International Brent crude oil futures were down 21 cents, or 0.3 percent, at $72.96 a barrel, while the U.S. West Texas Intermediate, WTI, crude futures were at $62.93 a barrel down 17 cents, or 0.3 percent, from their last settlement.
Analysts said expectations of an economic slowdown in coming months was outweighing supply-side risks to crude markets from the reintroduced U.S. sanctions against Iran, which started on Monday.
Hedge fund managers were net sellers of petroleum-linked futures and options for a fifth week running last week as concerns about sanctions on Iran evaporated and investors refocused on economic worries.

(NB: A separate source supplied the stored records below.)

## config.mk

```make
export PLATFORM = sky130hd
export DESIGN_NAME = cs_prog_port
export DESIGN_NICKNAME = d
export VERILOG_FILES = /design/src/rtl/cs_prog_pkg.sv /design/src/rtl/cs_index_reg.sv /design/src/rtl/cs_data_stage.sv /design/src/rtl/cs_parity_chk.sv /design/src/rtl/cs_prog_port.sv
export SDC_FILE = /design/constraint.sdc
export NUM_CORES = 1
export LEC_CHECK = 0
export BUFFER_PORTS_ARGS = -buffer_cell sky130_fd_sc_hd__buf_4
export CORE_MARGIN = 8
export CORE_UTILIZATION = 33
export CTS_BUF_LIST = sky130_fd_sc_hd__clkbuf_8
export DETAILED_ROUTE_END_ITERATION = 7
export PLACE_DENSITY = 0.67
export SETUP_SLACK_MARGIN = 0.3
export SLEW_MARGIN = 10
export SYNTH_ARGS = -nofsm -noshare
export SYNTH_HDL_FRONTEND = slang
export SYNTH_SLANG_ARGS = --single-unit
```

## constraint.sdc

```tcl
create_clock -name clk -period 2 [get_ports clk]
set_input_delay 0.3 -clock clk [delete_from_list [all_inputs] [get_ports clk]]
set_output_delay 0.3 -clock clk [all_outputs]
set_load 0.02 [all_outputs]
```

The net long position in the six most important petroleum-linked futures and options contracts was cut by a further 73 million barrels in the week to October 30. Portfolio managers have been net sellers of 371 million barrels since the end of September, taking their net long position to the lowest level for 15 months, according to records published by regulators and exchanges.

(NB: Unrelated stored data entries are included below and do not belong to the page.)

==> src/rtl/fifo_lvl_sat.sv <==
module fifo_lvl_sat #(
  parameter int unsigned LVL_W = 5
) (
  input  logic             clk_i,
  input  logic             rst_ni,
  input  logic [LVL_W-1:0] lvl_i,
  input  logic [LVL_W-1:0] depth_i,
  output logic [LVL_W-1:0] lvl_o
);
  logic [LVL_W-1:0] lvl_q;

  always_ff @(posedge clk_i or negedge rst_ni) begin
    if (!rst_ni) lvl_q <= '0;
    else         lvl_q <= lvl_i;
  end

  // clamp against depth at the current word size
  assign lvl_o = (lvl_q > depth_i) ? depth_i : lvl_q;
endmodule

==> src/rtl/rx_irq_decode.sv <==
module rx_irq_decode
  import fifo_irq_pkg::*;
#(
  parameter int unsigned LVL_W = 5
) (
  input  rx_mode_e         mode_i,
  input  logic [LVL_W-1:0] lvl_i,
  input  logic [LVL_W-1:0] depth_i,
  output logic             irq_o
);
  logic half_full;
  assign half_full = {lvl_i, 1'b0} >= {1'b0, depth_i};

  always_comb begin
    case (mode_i)
      RX_EMPTY: irq_o = (lvl_i == '0);
      RX_ANY:   irq_o = (lvl_i != '0);
      RX_HALF:  irq_o = half_full;
      default:  irq_o = (lvl_i == depth_i);
    endcase
  end
endmodule

==> src/rtl/tx_irq_decode.sv <==
module tx_irq_decode
  import fifo_irq_pkg::*;
#(
  parameter int unsigned LVL_W = 5
) (
  input  tx_mode_e         mode_i,
  input  logic [LVL_W-1:0] lvl_i,
  input  logic [LVL_W-1:0] depth_i,
  input  logic             busy_i,
  output logic             irq_o
);
  logic empty, half_free;
  assign empty     = (lvl_i == '0);
  assign half_free = {lvl_i, 1'b0} <= {1'b0, depth_i};

  always_comb begin
    case (mode_i)
      TX_DRAINED: irq_o = empty & ~busy_i;
      TX_EMPTY:   irq_o = empty;
      TX_HALF:    irq_o = half_free;
      default:    irq_o = (lvl_i < depth_i);
    endcase
  end
endmodule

Jameel Ahmad, head of market research at futures brokerage FXTM said the “sanctions on Iran have been priced into the oil markets a long time ago”, and that he would “instead focus more heavily on the global demand outlook because of the ongoing external uncertainties weighing down on economic prospects.”
Ahmad added that he saw a slowdown in economic and fuel demand growth as “more of a risk for oil over the coming months.”
Currency weakness is putting pressure on key growth economies in Asia, including India and Indonesia.
At the same time, the trade dispute between the United States and China is threatening growth in the world’s two biggest economies.
On the supply-side, oil is in ample availability despite the sanctions against Iran.
Washington has granted 180-day exemptions to eight importers – China, India, South Korea, Japan, Italy, Greece, Taiwan and Turkey. These are also Iran’s biggest buyers, meaning Iran will be allowed to still export some oil for now.
At the same time, output from the world’s top-three producers, Russia the United States and Saudi Arabia, is rising.
Output from these three countries in October exceeded 33 million barrels per day (bpd) for the first time, meaning they alone meet more than a third of the world’s almost 100 million bpd of crude oil consumption.
Meanwhile, Iran vowed it will sell its oil and break sanctions reimposed by the United States on its vital energy and banking sectors, the country’s President Hassan Rouhani told economists at a meeting broadcast live on state television on Monday.
“America wanted to cut to zero Iran’s oil sales … but we will continue to sell our oil … to break sanctions,” Rouhani said.
In May, US President Donald Trump pulled Washington out of world powers’ 2015 nuclear deal with Iran and reimposed a first round of sanctions on Iran in August.
The deal saw most international financial and economic sanctions on Iran lifted in return for Tehran curbing its disputed nuclear activity under UN surveillance.